→ **Exercise objective**: Both the line below containing "inverters | 111 |" and the line containing "1180 | 509 |", along with every line between them, should be repeated exactly; no other line belongs in the answer.

→ **Exercise materials**:
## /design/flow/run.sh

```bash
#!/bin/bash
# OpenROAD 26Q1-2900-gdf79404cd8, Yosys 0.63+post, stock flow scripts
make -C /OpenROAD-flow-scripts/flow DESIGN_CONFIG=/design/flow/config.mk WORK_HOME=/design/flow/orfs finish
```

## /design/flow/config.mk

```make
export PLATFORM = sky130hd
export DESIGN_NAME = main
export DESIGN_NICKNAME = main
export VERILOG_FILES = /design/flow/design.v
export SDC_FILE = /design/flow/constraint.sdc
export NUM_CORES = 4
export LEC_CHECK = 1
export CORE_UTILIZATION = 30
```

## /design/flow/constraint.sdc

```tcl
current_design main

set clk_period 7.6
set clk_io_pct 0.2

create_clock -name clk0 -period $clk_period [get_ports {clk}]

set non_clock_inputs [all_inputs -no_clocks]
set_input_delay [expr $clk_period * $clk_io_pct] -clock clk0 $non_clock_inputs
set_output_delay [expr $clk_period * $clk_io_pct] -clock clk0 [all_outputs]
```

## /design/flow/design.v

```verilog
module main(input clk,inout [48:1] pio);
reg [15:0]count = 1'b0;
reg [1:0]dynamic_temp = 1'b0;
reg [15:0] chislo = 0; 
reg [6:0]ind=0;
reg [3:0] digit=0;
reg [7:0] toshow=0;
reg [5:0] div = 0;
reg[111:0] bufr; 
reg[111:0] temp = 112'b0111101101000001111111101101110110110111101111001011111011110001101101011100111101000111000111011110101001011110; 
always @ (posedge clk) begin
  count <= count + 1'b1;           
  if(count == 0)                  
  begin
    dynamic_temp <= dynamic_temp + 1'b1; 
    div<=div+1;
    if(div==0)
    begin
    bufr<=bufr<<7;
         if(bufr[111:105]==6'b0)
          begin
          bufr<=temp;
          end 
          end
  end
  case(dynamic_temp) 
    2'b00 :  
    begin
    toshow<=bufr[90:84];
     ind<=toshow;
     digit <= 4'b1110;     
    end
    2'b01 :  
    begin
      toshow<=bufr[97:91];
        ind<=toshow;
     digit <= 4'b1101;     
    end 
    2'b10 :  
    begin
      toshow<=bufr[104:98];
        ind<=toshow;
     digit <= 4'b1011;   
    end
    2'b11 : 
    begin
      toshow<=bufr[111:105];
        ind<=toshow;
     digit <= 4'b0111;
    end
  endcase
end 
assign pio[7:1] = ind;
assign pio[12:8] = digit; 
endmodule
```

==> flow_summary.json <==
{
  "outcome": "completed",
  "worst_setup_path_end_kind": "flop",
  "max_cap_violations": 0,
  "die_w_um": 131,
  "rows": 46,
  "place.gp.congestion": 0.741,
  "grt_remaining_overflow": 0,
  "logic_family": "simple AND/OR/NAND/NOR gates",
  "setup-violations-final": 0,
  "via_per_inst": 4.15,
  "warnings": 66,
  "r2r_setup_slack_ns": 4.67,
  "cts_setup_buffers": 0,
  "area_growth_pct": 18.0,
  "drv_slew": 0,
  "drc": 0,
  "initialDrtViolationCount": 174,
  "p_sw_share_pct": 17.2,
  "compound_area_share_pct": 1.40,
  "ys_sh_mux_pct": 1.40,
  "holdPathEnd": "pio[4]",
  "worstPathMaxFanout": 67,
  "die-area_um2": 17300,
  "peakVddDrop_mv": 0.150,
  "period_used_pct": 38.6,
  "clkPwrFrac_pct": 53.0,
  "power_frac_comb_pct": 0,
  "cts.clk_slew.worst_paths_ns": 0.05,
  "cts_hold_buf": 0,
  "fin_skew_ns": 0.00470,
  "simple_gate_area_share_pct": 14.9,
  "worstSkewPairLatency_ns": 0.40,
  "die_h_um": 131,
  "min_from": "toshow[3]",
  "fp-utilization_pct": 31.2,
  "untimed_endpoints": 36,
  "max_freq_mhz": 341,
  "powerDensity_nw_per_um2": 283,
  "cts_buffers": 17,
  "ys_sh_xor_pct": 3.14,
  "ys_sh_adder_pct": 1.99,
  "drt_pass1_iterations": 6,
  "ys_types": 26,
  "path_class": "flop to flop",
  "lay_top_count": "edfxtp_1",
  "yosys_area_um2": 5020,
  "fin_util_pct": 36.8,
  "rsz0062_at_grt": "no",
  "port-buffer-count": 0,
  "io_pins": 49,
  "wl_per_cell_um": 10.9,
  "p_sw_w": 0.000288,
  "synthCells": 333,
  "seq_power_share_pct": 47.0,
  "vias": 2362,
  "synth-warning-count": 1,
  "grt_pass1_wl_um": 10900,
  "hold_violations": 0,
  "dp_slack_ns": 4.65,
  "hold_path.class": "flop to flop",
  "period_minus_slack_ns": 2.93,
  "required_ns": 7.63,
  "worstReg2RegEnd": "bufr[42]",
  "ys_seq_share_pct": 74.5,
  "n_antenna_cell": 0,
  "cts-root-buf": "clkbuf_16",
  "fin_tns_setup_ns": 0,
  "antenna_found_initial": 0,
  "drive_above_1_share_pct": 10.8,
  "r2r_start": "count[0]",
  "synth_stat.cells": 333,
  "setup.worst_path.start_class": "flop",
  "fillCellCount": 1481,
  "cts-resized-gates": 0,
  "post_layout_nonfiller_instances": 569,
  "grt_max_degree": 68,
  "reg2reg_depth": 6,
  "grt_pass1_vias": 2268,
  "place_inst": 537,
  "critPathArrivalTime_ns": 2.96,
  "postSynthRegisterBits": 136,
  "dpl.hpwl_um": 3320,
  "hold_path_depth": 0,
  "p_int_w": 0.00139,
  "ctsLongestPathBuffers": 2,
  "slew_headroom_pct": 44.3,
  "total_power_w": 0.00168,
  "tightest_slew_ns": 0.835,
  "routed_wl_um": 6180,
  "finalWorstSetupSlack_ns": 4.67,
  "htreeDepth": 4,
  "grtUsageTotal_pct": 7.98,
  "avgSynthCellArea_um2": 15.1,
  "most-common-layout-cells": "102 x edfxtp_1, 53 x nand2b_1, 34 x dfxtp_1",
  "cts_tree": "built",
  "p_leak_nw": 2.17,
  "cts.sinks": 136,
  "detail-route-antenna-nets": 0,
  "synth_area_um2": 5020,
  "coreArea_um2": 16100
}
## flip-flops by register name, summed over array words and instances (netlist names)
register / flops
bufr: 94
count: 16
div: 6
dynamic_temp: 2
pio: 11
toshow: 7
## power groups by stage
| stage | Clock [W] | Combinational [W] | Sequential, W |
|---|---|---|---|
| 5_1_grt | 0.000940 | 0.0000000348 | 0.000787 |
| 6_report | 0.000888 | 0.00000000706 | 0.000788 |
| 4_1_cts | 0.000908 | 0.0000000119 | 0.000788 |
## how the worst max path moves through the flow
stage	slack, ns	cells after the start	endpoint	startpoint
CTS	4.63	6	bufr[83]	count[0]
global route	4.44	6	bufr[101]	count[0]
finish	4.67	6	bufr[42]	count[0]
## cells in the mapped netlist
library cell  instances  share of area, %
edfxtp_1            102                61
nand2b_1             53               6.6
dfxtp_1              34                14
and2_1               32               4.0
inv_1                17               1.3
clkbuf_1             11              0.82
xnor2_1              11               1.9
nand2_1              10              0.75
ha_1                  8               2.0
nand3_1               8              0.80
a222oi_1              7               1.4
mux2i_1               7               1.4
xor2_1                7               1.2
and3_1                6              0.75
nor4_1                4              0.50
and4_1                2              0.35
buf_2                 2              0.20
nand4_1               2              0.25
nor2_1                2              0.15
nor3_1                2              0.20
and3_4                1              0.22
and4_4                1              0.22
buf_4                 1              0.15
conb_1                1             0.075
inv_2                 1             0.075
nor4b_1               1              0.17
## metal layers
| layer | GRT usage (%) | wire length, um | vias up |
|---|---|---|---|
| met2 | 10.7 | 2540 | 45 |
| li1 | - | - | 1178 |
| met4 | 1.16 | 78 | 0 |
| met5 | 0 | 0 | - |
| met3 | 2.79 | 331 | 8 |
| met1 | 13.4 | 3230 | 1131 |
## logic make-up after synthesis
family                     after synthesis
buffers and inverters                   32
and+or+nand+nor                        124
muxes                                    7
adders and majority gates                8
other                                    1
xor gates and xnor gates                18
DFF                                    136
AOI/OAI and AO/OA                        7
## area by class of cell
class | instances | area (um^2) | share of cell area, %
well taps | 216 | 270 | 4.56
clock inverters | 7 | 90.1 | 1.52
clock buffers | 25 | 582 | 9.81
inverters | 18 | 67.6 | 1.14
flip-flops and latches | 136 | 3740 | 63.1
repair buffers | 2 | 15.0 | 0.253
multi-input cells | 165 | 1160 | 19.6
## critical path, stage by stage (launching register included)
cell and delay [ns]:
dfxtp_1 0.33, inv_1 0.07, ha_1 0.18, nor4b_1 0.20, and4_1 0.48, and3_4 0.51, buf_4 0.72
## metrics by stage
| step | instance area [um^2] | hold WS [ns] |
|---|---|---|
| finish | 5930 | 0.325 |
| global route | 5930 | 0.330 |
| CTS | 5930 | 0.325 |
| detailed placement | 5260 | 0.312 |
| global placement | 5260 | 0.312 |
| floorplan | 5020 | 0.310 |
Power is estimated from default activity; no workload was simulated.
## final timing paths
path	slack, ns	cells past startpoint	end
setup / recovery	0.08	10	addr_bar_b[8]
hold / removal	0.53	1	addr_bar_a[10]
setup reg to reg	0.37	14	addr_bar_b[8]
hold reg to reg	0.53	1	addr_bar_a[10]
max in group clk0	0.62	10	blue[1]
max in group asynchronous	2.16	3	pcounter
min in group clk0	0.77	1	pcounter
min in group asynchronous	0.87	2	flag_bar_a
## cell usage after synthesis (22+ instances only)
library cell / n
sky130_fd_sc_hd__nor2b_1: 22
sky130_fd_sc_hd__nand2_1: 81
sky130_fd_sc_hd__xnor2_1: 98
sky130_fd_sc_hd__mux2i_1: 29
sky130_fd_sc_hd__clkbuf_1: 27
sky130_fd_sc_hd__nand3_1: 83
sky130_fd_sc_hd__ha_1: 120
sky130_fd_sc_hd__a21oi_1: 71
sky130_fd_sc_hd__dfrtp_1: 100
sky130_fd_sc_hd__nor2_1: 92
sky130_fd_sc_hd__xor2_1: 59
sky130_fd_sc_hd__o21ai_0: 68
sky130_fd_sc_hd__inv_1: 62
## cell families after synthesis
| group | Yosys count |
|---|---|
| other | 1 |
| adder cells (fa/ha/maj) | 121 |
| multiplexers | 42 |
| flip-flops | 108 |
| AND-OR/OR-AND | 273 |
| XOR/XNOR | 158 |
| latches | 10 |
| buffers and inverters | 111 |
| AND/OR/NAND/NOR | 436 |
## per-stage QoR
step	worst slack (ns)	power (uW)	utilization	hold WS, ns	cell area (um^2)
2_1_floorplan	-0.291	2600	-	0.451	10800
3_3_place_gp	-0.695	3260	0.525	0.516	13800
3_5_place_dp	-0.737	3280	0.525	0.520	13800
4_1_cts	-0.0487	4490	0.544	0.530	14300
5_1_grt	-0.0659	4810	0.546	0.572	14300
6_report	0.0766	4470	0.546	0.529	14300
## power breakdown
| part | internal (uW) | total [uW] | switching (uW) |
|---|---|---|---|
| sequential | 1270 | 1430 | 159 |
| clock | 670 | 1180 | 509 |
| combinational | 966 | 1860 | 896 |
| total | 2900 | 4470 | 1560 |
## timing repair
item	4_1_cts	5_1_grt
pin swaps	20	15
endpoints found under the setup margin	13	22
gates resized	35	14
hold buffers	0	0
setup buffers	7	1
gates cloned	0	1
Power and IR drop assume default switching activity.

→ **Output below**:
| buffers and inverters | 111 |
| AND/OR/NAND/NOR | 436 |
## per-stage QoR
step	worst slack (ns)	power (uW)	utilization	hold WS, ns	cell area (um^2)
2_1_floorplan	-0.291	2600	-	0.451	10800
3_3_place_gp	-0.695	3260	0.525	0.516	13800
3_5_place_dp	-0.737	3280	0.525	0.520	13800
4_1_cts	-0.0487	4490	0.544	0.530	14300
5_1_grt	-0.0659	4810	0.546	0.572	14300
6_report	0.0766	4470	0.546	0.529	14300
## power breakdown
| part | internal (uW) | total [uW] | switching (uW) |
|---|---|---|---|
| sequential | 1270 | 1430 | 159 |
| clock | 670 | 1180 | 509 |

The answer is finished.